La justice examine en appel lundi à Toulouse une plainte de l'organisation d'extrême-droite Agrif, qui accuse de racisme anti-blanc la militante antiraciste Houria Bouteldja

Par Michel Pech

Déjà relaxée en janvier au grand regret de Bernard Antony

Le tribunal correctionnel de Toulouse avait relaxé en janvier dernier Houria Bouteldja qui était poursuivie pour "injure raciale". La porte-parole du Parti des indigènes de la République avait été assignée en justice par l'Agrif (Alliance générale contre le racisme et pour le respect de l'identité française et chrétienne) après avoir employé en 2007, lors d'une émission télévisée, le terme "souchiens" pour désigner les Français "de souche".
A l'énoncé du délibéré, Bernard Antony, président de l'Agrif, ancien conseiller régional de Midi-Pyrénées et ancien député européen Front national, s'est dit "attristé mais pas abattu" et avait annoncé qu'il allait faire appel de la décision. 
"Une désinformation médiatique consistant à assimiler l'Agrif au groupuscule provocateur du Bloc identitaire a aussi joué contre nous", a déclaré  Bernard Antony.

"Souchiens = français de souche et non pas "sous-chiens"

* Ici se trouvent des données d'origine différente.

===== src/rtl/lane_mem_arbiter_pkg.sv =====
// Shared types and the round-robin pick function for lane_mem_arbiter.
package lane_mem_arbiter_pkg;

    typedef enum logic [1:0] {INIT, IDLE, SERVE} arb_state_t;

    localparam int unsigned RR_MAX = 8;

    // One-hot grant: first set bit of valid searching upward from ptr, wrapping modulo n.
    function automatic logic [RR_MAX-1:0] rr_pick(input logic [RR_MAX-1:0] valid,
                                                  input int unsigned ptr,
                                                  input int unsigned n);
        logic [RR_MAX-1:0] g;
        logic              found;
        int unsigned       idx;
        g     = '0;
        found = 1'b0;
        for (int unsigned i = 0; i < RR_MAX; i++) begin
            if (i < n) begin
                idx = (ptr + i) % n;
                if (!found && valid[idx[$clog2(RR_MAX)-1:0]]) begin
                    g[idx[$clog2(RR_MAX)-1:0]] = 1'b1;
                    found = 1'b1;
                end
            end
        end
        return g;
    endfunction

endpackage
### src/rtl/game_pkg.sv
// Shared types for the two-player board game turn controller.
package game_pkg;

    localparam int GAME_BOARD_LEN = 32;

    typedef enum logic [2:0] {
        S_IDLE      = 3'd0,
        S_WAIT_ROLL = 3'd1,
        S_MOVE      = 3'd2,
        S_CHECK     = 3'd3,
        S_NEXT      = 3'd4,
        S_WIN       = 3'd5
    } game_state_t;

    // Colour results arrive already mapped to a step count by the result manager.
    typedef enum logic [1:0] {
        STEPS_NONE  = 2'd0,
        STEPS_ONE   = 2'd1,
        STEPS_TWO   = 2'd2,
        STEPS_THREE = 2'd3
    } move_steps_t;

endpackage

### src/rtl/step_timer.sv
// Move pace timer: down-counter that ticks once every STEP_TICKS enabled cycles.
module step_timer #(
    parameter int STEP_TICKS = 25_000_000
) (
    input  logic clk,
    input  logic reset_n,
    input  logic load,
    input  logic enable,
    output logic tick
);
    localparam int CNT_W = $clog2(STEP_TICKS) + 1;
    localparam logic [CNT_W-1:0] CNT_LOAD = CNT_W'(STEP_TICKS - 1);

    logic [CNT_W-1:0] cnt;

    assign tick = enable && !load && (cnt == '0);

    always_ff @(posedge clk or negedge reset_n) begin
        if (!reset_n) begin
            cnt <= '0;
        end else if (load || tick) begin
            cnt <= CNT_LOAD;
        end else if (enable) begin
            cnt <= cnt - 1'b1;
        end
    end

endmodule

### src/rtl/game_turn_fsm.sv
// Turn sequencer for a two-player board game: roll, animated move, win check.
//
//   state     | meaning
//   IDLE      | waiting for the current player to press roll
//   WAIT_ROLL | capture enabled, waiting for a non-zero result or timeout
//   MOVE      | advancing the current player one square per step tick
//   CHECK     | one cycle: decide win or hand over the turn
//   NEXT      | one cycle: toggle current player
//   WIN       | winner shown until roll_req starts a new game
module game_turn_fsm
    import game_pkg::*;
#(
    parameter int  BOARD_LEN    = GAME_BOARD_LEN,
    parameter int  STEP_TICKS   = 25_000_000,
    parameter int  WAIT_TIMEOUT = 250_000_000,
    localparam int POS_W        = $clog2(BOARD_LEN)
) (
    input  logic             clk,
    input  logic             reset_n,
    input  logic             roll_req,
    input  logic             result_ready,
    input  logic [1:0]       movement_steps,
    output logic             capture_en,
    output logic             cur_player,
    output logic [POS_W-1:0] pos_p0,
    output logic [POS_W-1:0] pos_p1,
    output logic             moving,
    output logic             winner_valid,
    output logic             winner_id,
    output logic [2:0]       game_state
);
    localparam int TMO_W = $clog2(WAIT_TIMEOUT) + 1;
    localparam logic [TMO_W-1:0] TMO_LOAD = TMO_W'(WAIT_TIMEOUT - 1);
    localparam logic [POS_W-1:0] POS_LAST = POS_W'(BOARD_LEN - 1);

    game_state_t      state, state_nxt;
    logic [1:0]       steps_left, steps_left_nxt;
    logic [TMO_W-1:0] tmo_cnt, tmo_cnt_nxt;
    logic [POS_W-1:0] pos_p0_nxt, pos_p1_nxt, cur_pos;
    logic             cur_player_nxt, winner_id_nxt;
    logic             timer_load, timer_en, tick, accept;

    assign timer_en   = (state == S_MOVE);
    assign cur_pos    = cur_player ? pos_p1 : pos_p0;
    assign accept     = result_ready && (movement_steps != STEPS_NONE);
    assign game_state = state;

    step_timer #(.STEP_TICKS(STEP_TICKS)) u_step_timer (
        .clk     (clk),
        .reset_n (reset_n),
        .load    (timer_load),
        .enable  (timer_en),
        .tick    (tick)
    );

    always_comb begin
        state_nxt      = state;
        steps_left_nxt = steps_left;
        tmo_cnt_nxt    = tmo_cnt;
        pos_p0_nxt     = pos_p0;
        pos_p1_nxt     = pos_p1;
        cur_player_nxt = cur_player;
        winner_id_nxt  = winner_id;
        timer_load     = 1'b0;
        case (state)
            S_IDLE: begin
                if (roll_req) begin
                    state_nxt   = S_WAIT_ROLL;
                    tmo_cnt_nxt = TMO_LOAD;
                end
            end
            S_WAIT_ROLL: begin
                // An accepted result wins over a timeout landing in the same cycle.
                if (accept) begin
                    state_nxt      = S_MOVE;
                    steps_left_nxt = movement_steps;
                    tmo_cnt_nxt    = '0;
                    timer_load     = 1'b1;
                end else if (tmo_cnt == '0) begin
                    state_nxt = S_IDLE;
                end else begin
                    tmo_cnt_nxt = tmo_cnt - 1'b1;
                end
            end
            S_MOVE: begin
                if (tick) begin
                    steps_left_nxt = steps_left - 1'b1;
                    if (cur_player) pos_p1_nxt = pos_p1 + 1'b1;
                    else            pos_p0_nxt = pos_p0 + 1'b1;
                    // Stopping on the last square discards any remaining steps.
                    if (steps_left == 2'd1 || cur_pos == POS_LAST - 1'b1) begin
                        state_nxt = S_CHECK;
                    end
                end
            end
            S_CHECK: begin
                if (cur_pos == POS_LAST) begin
                    state_nxt     = S_WIN;
                    winner_id_nxt = cur_player;
                end else begin
                    state_nxt = S_NEXT;
                end
            end
            S_NEXT: begin
                cur_player_nxt = ~cur_player;
                state_nxt      = S_IDLE;
            end
            S_WIN: begin
                if (roll_req) begin
                    state_nxt      = S_IDLE;
                    pos_p0_nxt     = '0;
                    pos_p1_nxt     = '0;
                    cur_player_nxt = 1'b0;
                    winner_id_nxt  = 1'b0;
                end
            end
            default: state_nxt = S_IDLE;
        endcase
    end

    always_ff @(posedge clk or negedge reset_n) begin
        if (!reset_n) begin
            state        <= S_IDLE;
            steps_left   <= '0;
            tmo_cnt      <= '0;
            pos_p0       <= '0;
            pos_p1       <= '0;
            cur_player   <= 1'b0;
            winner_id    <= 1'b0;
            capture_en   <= 1'b0;
            moving       <= 1'b0;
            winner_valid <= 1'b0;
        end else begin
            state        <= state_nxt;
            steps_left   <= steps_left_nxt;
            tmo_cnt      <= tmo_cnt_nxt;
            pos_p0       <= pos_p0_nxt;
            pos_p1       <= pos_p1_nxt;
            cur_player   <= cur_player_nxt;
            winner_id    <= winner_id_nxt;
            capture_en   <= (state_nxt == S_WAIT_ROLL);
            moving       <= (state_nxt == S_MOVE);
            winner_valid <= (state_nxt == S_WIN);
        end
    end

endmodule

De son côté, Me Henri Braun, conseil d'Houria Bouteldja, a estimé qu'il serait "intéressant de connaître les motivations de cette relaxe sur le fond" dont a bénéficié sa cliente. "Le bon sens a triomphé et la justice a refusé de se faire instrumentaliser par l'extrême droite néo-colonialiste", a-t-il déclaré.
Houria Bouteldja elle-même ne s'est pas dit très étonnée par cette relaxe. "J'étais assez sereine, il aurait été grotesque que l'on juge l'expression 'souchiens' raciste. Comme je l'ai répété durant le procès, c'est un néologisme formé sur le mot souche que j'ai utilisé pour critiquer l'expression Français 'de souche' et en aucun cas il ne s'agit d'un jeu de mots", a réagi Houria Bouteldja.
Le 21 juin 2007, lors de l'émission "Ce soir ou jamais" sur France 3, Houria Bouteldja avait utilisé le néologisme "souchiens" pour désigner les Français "de souche", les "blancs". A la suite de ses déclarations qui avaient été vivement critiquées à l'époque par l'hebdomadaire Marianne, le philosophe Alain Finkielkraut ou encore Brice Hortefeux, alors ministre de l'Immigration et de l'Identité nationale, l'Agrif avait déposé une première plainte qui n'avait pas été suivie par le parquet.
L'association avait déposé une nouvelle plainte avec constitution de partie civile en février 2008.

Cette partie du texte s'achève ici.